< Psalmen 75 >
1 Voor muziekbegeleiding; op de wijze: "Verderf niet." Een psalm van Asaf; een lied. Wij loven U, God, en prijzen U, Wij roepen uw Naam aan, en vermelden uw wonderen!
Au chef des chantres. “Ne détruis pas.” Psaume d’Asaph. Cantique. Nous te louons, ô Dieu! Nous te louons; Ton nom est dans nos bouches; Nous publions tes merveilles.
2 Als Ik de tijd acht gekomen, Zal Ik een rechtvaardig oordeel houden:
Au temps que j’aurai fixé, Je jugerai avec droiture.
3 Al wankelt de aarde met al haar bewoners, Ik zet haar zuilen weer recht!
La terre tremble avec tous ceux qui l’habitent: Moi, j’affermis ses colonnes. (Pause)
4 Daarom roep ik de hoogmoedigen toe: Weest niet trots, De goddelozen: Steekt de hoorn niet omhoog!
Je dis à ceux qui se glorifient: Ne vous glorifiez pas! Et aux méchants: N’élevez pas la tête!
5 Steekt uw hoorn tegen de hemel niet op, En spreekt niet hooghartig tegen de Rots!
N’élevez pas si haut votre tête, Ne parlez pas avec tant d’arrogance!
6 Want niet uit het oosten of westen, Niet uit de woestijn komt de glorie!
Car ce n’est ni de l’orient, ni de l’occident, Ni du désert, que vient l’élévation.
7 Neen, het is God, die zal richten, Den een vernederen, den ander verheffen!
Mais Dieu est celui qui juge: Il abaisse l’un, et il élève l’autre.
8 Want in Jahweh’s hand is een beker Met schuimende wijn vol bittere kruiden! Hij schenkt hem leeg tot de droesem toe: Alle bozen der aarde moeten slurpen en drinken.

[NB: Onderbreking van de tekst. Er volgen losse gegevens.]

`config.mk`:
```
export PLATFORM = sky130hd
export DESIGN_NAME = spi_flash_aai_program_sequencer
export DESIGN_NICKNAME = d
export VERILOG_FILES = /design/src/rtl/core/spfa_pkg.sv /design/src/rtl/core/spfa_in_stage.sv /design/src/rtl/core/spfa_seq.sv /design/src/rtl/core/spfa_out_stage.sv /design/src/rtl/core/spi_flash_aai_program_sequencer.sv
export SDC_FILE = /design/constraint.sdc
export NUM_CORES = 1
export LEC_CHECK = 0
export BUFFER_PORTS_ARGS = -buffer_cell sky130_fd_sc_hd__buf_2
export CAP_MARGIN = 25
export CORE_ASPECT_RATIO = 1.25
export CORE_MARGIN = 2
export CORE_UTILIZATION = 59
export DETAILED_ROUTE_END_ITERATION = 10
export PLACE_DENSITY = 0.81
export SLEW_MARGIN = 20
export SYNTH_ARGS = -nofsm -noshare
export SYNTH_HDL_FRONTEND = slang
export SYNTH_HIERARCHICAL = 1
export SYNTH_SLANG_ARGS = --single-unit
```
`constraint.sdc`:
```
create_clock -name clk_i -period 5.4 [get_ports clk_i]
set_input_delay 1.08 -clock clk_i [delete_from_list [all_inputs] [get_ports clk_i]]
set_output_delay 1.08 -clock clk_i [all_outputs]
set_load 0.01 [all_outputs]
```
`src/rtl/core/spfa_pkg.sv`:
```
// ----------------------------------------------------------------------------
// spfa_pkg
// Shared types and constants of the SPI flash AAI program sequencer.
// ----------------------------------------------------------------------------
`timescale 1ns / 1ps
`default_nettype none

package spfa_pkg;

  localparam int unsigned SECTOR_BYTES_DEF = 4096;
  localparam int unsigned MAX_SECTORS_DEF  = 1024;
  localparam int unsigned ADDR_BITS_DEF    = 24;

  localparam int unsigned ADDR_W = 24;
  localparam int unsigned LEN_W  = 23;
  localparam int unsigned OFF_W  = 22;
  localparam int unsigned STAT_W = 8;
  localparam int unsigned OP_W   = 8;

  // Fixed-point scale of the sector-count reciprocal.
  localparam int unsigned RECIP_SHIFT = 24;

  localparam int unsigned STATUS_BUSY_BIT = 0;

  localparam logic ACT_START = 1'b0;

  localparam logic [OP_W-1:0] OP_WRSR   = 8'h01;
  localparam logic [OP_W-1:0] OP_WRDI   = 8'h04;
  localparam logic [OP_W-1:0] OP_RDSR   = 8'h05;
  localparam logic [OP_W-1:0] OP_WREN   = 8'h06;
  localparam logic [OP_W-1:0] OP_SERASE = 8'h20;
  localparam logic [OP_W-1:0] OP_EWSR   = 8'h50;
  localparam logic [OP_W-1:0] OP_AAI    = 8'hAD;

  localparam logic [STAT_W-1:0] SR_UNLOCK = 8'h00;
  localparam logic [STAT_W-1:0] SR_LOCK   = 8'h1C;

  localparam logic [1:0] OUT_OK       = 2'd0;
  localparam logic [1:0] OUT_BAD_LEN  = 2'd1;
  localparam logic [1:0] OUT_LINK_ERR = 2'd2;

  typedef enum logic [11:0] {
    PH_IDLE    = 12'b0000_0000_0001,
    PH_U_EWSR  = 12'b0000_0000_0010,
    PH_U_WRSR  = 12'b0000_0000_0100,
    PH_E_WREN  = 12'b0000_0000_1000,
    PH_E_ERASE = 12'b0000_0001_0000,
    PH_E_POLL  = 12'b0000_0010_0000,
    PH_P_WREN  = 12'b0000_0100_0000,
    PH_P_AAI   = 12'b0000_1000_0000,
    PH_P_POLL  = 12'b0001_0000_0000,
    PH_P_WRDI  = 12'b0010_0000_0000,
    PH_L_EWSR  = 12'b0100_0000_0000,
    PH_L_WRSR  = 12'b1000_0000_0000
  } spfa_phase_e;

  typedef struct packed {
    logic              action;
    logic [ADDR_W-1:0] base_addr;
    logic [LEN_W-1:0]  image_bytes;
    logic              link_error;
    logic [STAT_W-1:0] status_byte;
  } spfa_req_t;

  typedef struct packed {
    logic [OP_W-1:0]   opcode;
    logic [ADDR_W-1:0] flash_addr;
    logic              send_addr;
    logic [STAT_W-1:0] reg_value;
    logic              send_reg_value;
    logic [OFF_W-1:0]  data_offset;
    logic              send_data;
    logic              read_status;
    logic              done_res;
    logic [1:0]        outcome;
  } spfa_res_t;

  typedef struct packed {
    logic fire;
    logic emit;
  } spfa_ctl_t;

endpackage

`default_nettype wire

```
`src/rtl/core/spfa_in_stage.sv`:
```
// ----------------------------------------------------------------------------
// spfa_in_stage
// Input register; also forms the estimated sector count of a start length.
// ----------------------------------------------------------------------------
`timescale 1ns / 1ps
`default_nettype none

module spfa_in_stage
  import spfa_pkg::*;
#(
  parameter int unsigned SECTOR_BYTES = SECTOR_BYTES_DEF,
  localparam int unsigned QUO_W = LEN_W + 1 - $clog2(SECTOR_BYTES)
) (
  input  wire logic             clk_i,
  input  wire logic             rst_ni,
  input  wire logic             in_valid_i,
  output logic                  in_stall_o,
  input  wire spfa_req_t        req_i,
  input  wire logic             advance_i,
  output logic                  valid_o,
  output spfa_req_t             req_o,
  output logic [QUO_W-1:0]      quo_est_o
);

  localparam int unsigned RECIP   = (1 << RECIP_SHIFT) / SECTOR_BYTES;
  localparam int unsigned RECIP_W = $clog2(RECIP + 1);
  localparam int unsigned PROD_W  = LEN_W + RECIP_W;

  logic              valid_q, valid_d;
  spfa_req_t         req_q;
  logic [QUO_W-1:0]  quo_q;
  logic [PROD_W-1:0] prod;
  logic              accept;

  assign in_stall_o = valid_q && !advance_i;
  assign accept     = in_valid_i && !in_stall_o;

  // Estimate is the true quotient or one less.
  assign prod = {{RECIP_W{1'b0}}, req_i.image_bytes} * PROD_W'(RECIP);

  always_comb begin
    valid_d = valid_q;
    if (accept) begin
      valid_d = 1'b1;
    end else if (advance_i) begin
      valid_d = 1'b0;
    end
  end

  always_ff @(posedge clk_i or negedge rst_ni) begin
    if (!rst_ni) begin
      valid_q <= 1'b0;
    end else begin
      valid_q <= valid_d;
    end
  end

  always_ff @(posedge clk_i) begin
    if (accept) begin
      req_q <= req_i;
      quo_q <= prod[RECIP_SHIFT +: QUO_W];
    end
  end

  assign valid_o   = valid_q;
  assign req_o     = req_q;
  assign quo_est_o = quo_q;

endmodule

`default_nettype wire

```
`src/rtl/core/spfa_seq.sv`:
```
// ----------------------------------------------------------------------------
// spfa_seq
// Run state machine: holds the run state and forms the next frame or completion.
// ----------------------------------------------------------------------------
`timescale 1ns / 1ps
`default_nettype none

module spfa_seq
  import spfa_pkg::*;
#(
  parameter int unsigned SECTOR_BYTES = SECTOR_BYTES_DEF,
  parameter int unsigned MAX_SECTORS  = MAX_SECTORS_DEF,
  parameter int unsigned ADDR_BITS    = ADDR_BITS_DEF,
  localparam int unsigned QUO_W = LEN_W + 1 - $clog2(SECTOR_BYTES)
) (
  input  wire logic             clk_i,
  input  wire logic             rst_ni,
  input  wire logic             fire_i,
  input  wire spfa_req_t        req_i,
  input  wire logic [QUO_W-1:0] quo_est_i,
  output logic                  emit_o,
  output spfa_res_t             res_o
);

  localparam int unsigned CNT_W = $clog2(MAX_SECTORS + 1);
  localparam int unsigned PAIRS = SECTOR_BYTES / 2;
  localparam int unsigned PI_W  = $clog2(PAIRS);
  localparam logic [ADDR_W-1:0] AMASK = (ADDR_BITS >= ADDR_W) ? {ADDR_W{1'b1}} :
                                        ADDR_W'((64'(1) << ADDR_BITS) - 64'(1));
  localparam logic [ADDR_W-1:0] LOW_CLR = {{(ADDR_W-8){1'b1}}, 8'h00};

  spfa_phase_e       phase_q, phase_d;
  logic [ADDR_W-1:0] run_base_q, run_base_d;
  logic [CNT_W-1:0]  total_q, total_d;
  logic [CNT_W-1:0]  sidx_q, sidx_d;
  logic [PI_W-1:0]   pidx_q, pidx_d;

  logic [LEN_W-1:0]  len_part;
  logic [LEN_W-1:0]  rem_est;
  logic              rem_hi;
  logic [LEN_W-1:0]  rem;
  logic [QUO_W:0]    quo;
  logic              bad_len;
  logic [CNT_W:0]    sidx_inc;
  logic [PI_W:0]     pidx_inc;
  logic [ADDR_W-1:0] sec_addr;
  logic [OFF_W-1:0]  sec_off;
  logic [OFF_W-1:0]  doff_next;
  logic              busy;

  // Length check: correct the estimated quotient by one step.
  assign len_part = LEN_W'(quo_est_i) * LEN_W'(SECTOR_BYTES);
  assign rem_est  = req_i.image_bytes - len_part;
  assign rem_hi   = rem_est >= LEN_W'(SECTOR_BYTES);
  assign rem      = rem_hi ? rem_est - LEN_W'(SECTOR_BYTES) : rem_est;
  assign quo      = (QUO_W+1)'(quo_est_i) + (QUO_W+1)'(rem_hi);
  assign bad_len  = (rem != '0) || (32'(quo) > 32'(MAX_SECTORS));

  assign sidx_inc  = (CNT_W+1)'(sidx_q) + (CNT_W+1)'(1);
  assign pidx_inc  = (PI_W+1)'(pidx_q) + (PI_W+1)'(1);
  assign sec_addr  = (run_base_q + ADDR_W'(sidx_q) * ADDR_W'(SECTOR_BYTES)) & AMASK & LOW_CLR;
  assign sec_off   = OFF_W'(sidx_q) * OFF_W'(SECTOR_BYTES);
  assign doff_next = sec_off + (OFF_W'(pidx_inc) << 1);
  assign busy      = req_i.status_byte[STATUS_BUSY_BIT];

  always_comb begin
    phase_d    = phase_q;
    run_base_d = run_base_q;
    total_d    = total_q;
    sidx_d     = sidx_q;
    pidx_d     = pidx_q;
    emit_o     = 1'b0;
    res_o      = '0;
    if (fire_i) begin
      if (req_i.action == ACT_START) begin
        run_base_d = req_i.base_addr;
        sidx_d     = '0;
        pidx_d     = '0;
        emit_o     = 1'b1;
        if (bad_len) begin
          total_d        = '0;
          phase_d        = PH_IDLE;
          res_o.done_res = 1'b1;
          res_o.outcome  = OUT_BAD_LEN;
        end else begin
          total_d      = CNT_W'(quo);
          phase_d      = PH_U_EWSR;
          res_o.opcode = OP_EWSR;
        end
      end else if (phase_q != PH_IDLE) begin
        emit_o = 1'b1;
        if (req_i.link_error) begin
          phase_d        = PH_IDLE;
          res_o.done_res = 1'b1;
          res_o.outcome  = OUT_LINK_ERR;
        end else begin
          case (phase_q)
            PH_U_EWSR: begin
              phase_d              = PH_U_WRSR;
              res_o.opcode         = OP_WRSR;
              res_o.reg_value      = SR_UNLOCK;
              res_o.send_reg_value = 1'b1;
            end
            PH_U_WRSR: begin
              if (total_q == '0) begin
                phase_d      = PH_L_EWSR;
                res_o.opcode = OP_EWSR;
              end else begin
                sidx_d       = '0;
                phase_d      = PH_E_WREN;
                res_o.opcode = OP_WREN;
              end
            end
            PH_E_WREN: begin
              phase_d          = PH_E_ERASE;
              res_o.opcode     = OP_SERASE;
              res_o.flash_addr = sec_addr;
              res_o.send_addr  = 1'b1;
            end
            PH_E_ERASE: begin
              phase_d           = PH_E_POLL;
              res_o.opcode      = OP_RDSR;
              res_o.read_status = 1'b1;
            end
            PH_E_POLL: begin
              if (busy) begin
                res_o.opcode      = OP_RDSR;
                res_o.read_status = 1'b1;
              end else if (sidx_inc < (CNT_W+1)'(total_q)) begin
                sidx_d       = CNT_W'(sidx_inc);
                phase_d      = PH_E_WREN;
                res_o.opcode = OP_WREN;
              end else begin
                sidx_d       = total_q - CNT_W'(1);
                phase_d      = PH_P_WREN;
                res_o.opcode = OP_WREN;
              end
            end
            PH_P_WREN: begin
              pidx_d            = '0;
              phase_d           = PH_P_AAI;
              res_o.opcode      = OP_AAI;
              res_o.flash_addr  = sec_addr;
              res_o.send_addr   = 1'b1;
              res_o.data_offset = sec_off;
              res_o.send_data   = 1'b1;
            end
            PH_P_AAI: begin
              phase_d           = PH_P_POLL;
              res_o.opcode      = OP_RDSR;
              res_o.read_status = 1'b1;
            end
            PH_P_POLL: begin
              if (busy) begin
                res_o.opcode      = OP_RDSR;
                res_o.read_status = 1'b1;
              end else if (32'(pidx_inc) < 32'(PAIRS)) begin
                pidx_d            = PI_W'(pidx_inc);
                phase_d           = PH_P_AAI;
                res_o.opcode      = OP_AAI;
                res_o.data_offset = doff_next;
                res_o.send_data   = 1'b1;
              end else begin
                pidx_d       = '0;
                phase_d      = PH_P_WRDI;
                res_o.opcode = OP_WRDI;
              end
            end
            PH_P_WRDI: begin
              if (sidx_q == '0) begin
                phase_d      = PH_L_EWSR;
                res_o.opcode = OP_EWSR;
              end else begin
                sidx_d       = sidx_q - CNT_W'(1);
                phase_d      = PH_P_WREN;
                res_o.opcode = OP_WREN;
              end
            end
            PH_L_EWSR: begin
              phase_d              = PH_L_WRSR;
              res_o.opcode         = OP_WRSR;
              res_o.reg_value      = SR_LOCK;
              res_o.send_reg_value = 1'b1;
            end
            PH_L_WRSR: begin
              phase_d        = PH_IDLE;
              res_o.done_res = 1'b1;
              res_o.outcome  = OUT_OK;
            end
            default: begin
              phase_d = PH_IDLE;
              emit_o  = 1'b0;
            end
          endcase
        end
      end
    end
  end

  always_ff @(posedge clk_i or negedge rst_ni) begin
    if (!rst_ni) begin
      phase_q    <= PH_IDLE;
      run_base_q <= '0;
      total_q    <= '0;
      sidx_q     <= '0;
      pidx_q     <= '0;
    end else begin
      phase_q    <= phase_d;
      run_base_q <= run_base_d;
      total_q    <= total_d;
      sidx_q     <= sidx_d;
      pidx_q     <= pidx_d;
    end
  end

endmodule

`default_nettype wire

```
`src/rtl/core/spfa_out_stage.sv`:
```
// ----------------------------------------------------------------------------
// spfa_out_stage
// Result register toward the frame engine.
// ----------------------------------------------------------------------------
`timescale 1ns / 1ps
`default_nettype none

module spfa_out_stage
  import spfa_pkg::*;
(
  input  wire logic      clk_i,
  input  wire logic      rst_ni,
  input  wire logic      src_valid_i,
  input  wire spfa_ctl_t ctl_i,
  input  wire spfa_res_t res_i,
  output logic           advance_o,
  input  wire logic      out_stall_i,
  output logic           out_valid_o,
  output spfa_res_t      res_o
);

  logic      valid_q, valid_d;
  spfa_res_t res_q;
  logic      can_load;

  // Load when empty or when the held result leaves this cycle.
  assign can_load  = !valid_q || !out_stall_i;
  assign advance_o = src_valid_i && can_load;

  always_comb begin
    valid_d = valid_q;
    if (can_load) begin
      valid_d = ctl_i.fire && ctl_i.emit;
    end
  end

  always_ff @(posedge clk_i or negedge rst_ni) begin
    if (!rst_ni) begin
      valid_q <= 1'b0;
    end else begin
      valid_q <= valid_d;
    end
  end

  always_ff @(posedge clk_i) begin
    if (ctl_i.fire && ctl_i.emit) begin
      res_q <= res_i;
    end
  end

  assign out_valid_o = valid_q;
  assign res_o       = res_q;

endmodule

`default_nettype wire

```
`src/rtl/core/spi_flash_aai_program_sequencer.sv`:
```
// ----------------------------------------------------------------------------
// spi_flash_aai_program_sequencer
// Sequencer for SPI NOR programming: unlock, sector erase, AAI program, relock.
// ----------------------------------------------------------------------------
// Usage:
//   Input channel (in_valid_i / in_stall_o): a start transfer (action 0) opens
//   a run with base_addr_i and image_bytes_i; a response transfer (action 1)
//   reports link_error_i and status_byte_i for the frame last sent.
//   Output channel (out_valid_o / out_stall_i): one result per start and per
//   response during a run, either the next SPI frame or a completion with
//   outcome_o. Responses while idle give no result.
//   Path: a result passes the input register, then the result register.
//   Throughput: one transfer per cycle while in_stall_o is low; the state
//   update of one item completes in the cycle it leaves the input register.
//   Stall: while out_stall_i holds a result, the input register keeps its item
//   and in_stall_o rises only if that register is full.
//   Reset: the sequencer returns to idle with no run open; both registers are
//   empty.
// ----------------------------------------------------------------------------
`timescale 1ns / 1ps
`default_nettype none

module spi_flash_aai_program_sequencer
  import spfa_pkg::*;
#(
  parameter int unsigned SECTOR_BYTES = SECTOR_BYTES_DEF,
  parameter int unsigned MAX_SECTORS  = MAX_SECTORS_DEF,
  parameter int unsigned ADDR_BITS    = ADDR_BITS_DEF
) (
  input  wire logic              clk_i,
  input  wire logic              rst_ni,
  input  wire logic              in_valid_i,
  output logic                   in_stall_o,
  input  wire logic              action_i,
  input  wire logic [ADDR_W-1:0] base_addr_i,
  input  wire logic [LEN_W-1:0]  image_bytes_i,
  input  wire logic              link_error_i,
  input  wire logic [STAT_W-1:0] status_byte_i,
  output logic                   out_valid_o,
  input  wire logic              out_stall_i,
  output logic [OP_W-1:0]        opcode_o,
  output logic [ADDR_W-1:0]      flash_addr_o,
  output logic                   send_addr_o,
  output logic [STAT_W-1:0]      reg_value_o,
  output logic                   send_reg_value_o,
  output logic [OFF_W-1:0]       data_offset_o,
  output logic                   send_data_o,
  output logic                   read_status_o,
  output logic                   done_res_o,
  output logic [1:0]             outcome_o
);

  localparam int unsigned QUO_W = LEN_W + 1 - $clog2(SECTOR_BYTES);

  spfa_req_t        req_in;
  spfa_req_t        req_s1;
  logic             s1_valid;
  logic [QUO_W-1:0] quo_est;
  logic             advance;
  logic             emit;
  spfa_ctl_t        ctl;
  spfa_res_t        seq_res;
  spfa_res_t        out_res;

  assign req_in.action      = action_i;
  assign req_in.base_addr   = base_addr_i;
  assign req_in.image_bytes = image_bytes_i;
  assign req_in.link_error  = link_error_i;
  assign req_in.status_byte = status_byte_i;

  spfa_in_stage #(
    .SECTOR_BYTES(SECTOR_BYTES)
  ) u_in_stage (
    .clk_i      (clk_i),
    .rst_ni     (rst_ni),
    .in_valid_i (in_valid_i),
    .in_stall_o (in_stall_o),
    .req_i      (req_in),
    .advance_i  (advance),
    .valid_o    (s1_valid),
    .req_o      (req_s1),
    .quo_est_o  (quo_est)
  );

  spfa_seq #(
    .SECTOR_BYTES(SECTOR_BYTES),
    .MAX_SECTORS (MAX_SECTORS),
    .ADDR_BITS   (ADDR_BITS)
  ) u_seq (
    .clk_i     (clk_i),
    .rst_ni    (rst_ni),
    .fire_i    (advance),
    .req_i     (req_s1),
    .quo_est_i (quo_est),
    .emit_o    (emit),
    .res_o     (seq_res)
  );

  assign ctl.fire = advance;
  assign ctl.emit = emit;

  spfa_out_stage u_out_stage (
    .clk_i       (clk_i),
    .rst_ni      (rst_ni),
    .src_valid_i (s1_valid),
    .ctl_i       (ctl),
    .res_i       (seq_res),
    .advance_o   (advance),
    .out_stall_i (out_stall_i),
    .out_valid_o (out_valid_o),
    .res_o       (out_res)
  );

  assign opcode_o         = out_res.opcode;
  assign flash_addr_o     = out_res.flash_addr;
  assign send_addr_o      = out_res.send_addr;
  assign reg_value_o      = out_res.reg_value;
  assign send_reg_value_o = out_res.send_reg_value;
  assign data_offset_o    = out_res.data_offset;
  assign send_data_o      = out_res.send_data;
  assign read_status_o    = out_res.read_status;
  assign done_res_o       = out_res.done_res;
  assign outcome_o        = out_res.outcome;

  a_done_clean : assert property (@(posedge clk_i) disable iff (!rst_ni)
    out_valid_o && done_res_o |-> opcode_o == '0 && !send_addr_o && !send_data_o &&
      !send_reg_value_o && !read_status_o)
    else $error("completion carries frame content");

  a_frame_ok : assert property (@(posedge clk_i) disable iff (!rst_ni)
    out_valid_o && !done_res_o |-> outcome_o == OUT_OK)
    else $error("frame carries an outcome");

  a_addr_low : assert property (@(posedge clk_i) disable iff (!rst_ni)
    out_valid_o |-> flash_addr_o[7:0] == 8'h00)
    else $error("address low byte not clear");

  a_stall_full : assert property (@(posedge clk_i) disable iff (!rst_ni)
    in_stall_o |-> s1_valid && out_valid_o && out_stall_i)
    else $error("input stalled with room ahead");

endmodule

`default_nettype wire

```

Il y a dans la main de l’Éternel une coupe, Où fermente un vin plein de mélange, Et il en verse: Tous les méchants de la terre sucent, boivent jusqu’à la lie.
9 Maar ìk zal in eeuwigheid jubelen, Den God van Jakob mijn loflied zingen:
Je publierai ces choses à jamais; Je chanterai en l’honneur du Dieu de Jacob.
10 Alle hoornen der bozen worden gebroken, Maar de hoornen der rechtvaardigen steken omhoog!
Et j’abattrai toutes les forces des méchants; Les forces du juste seront élevées.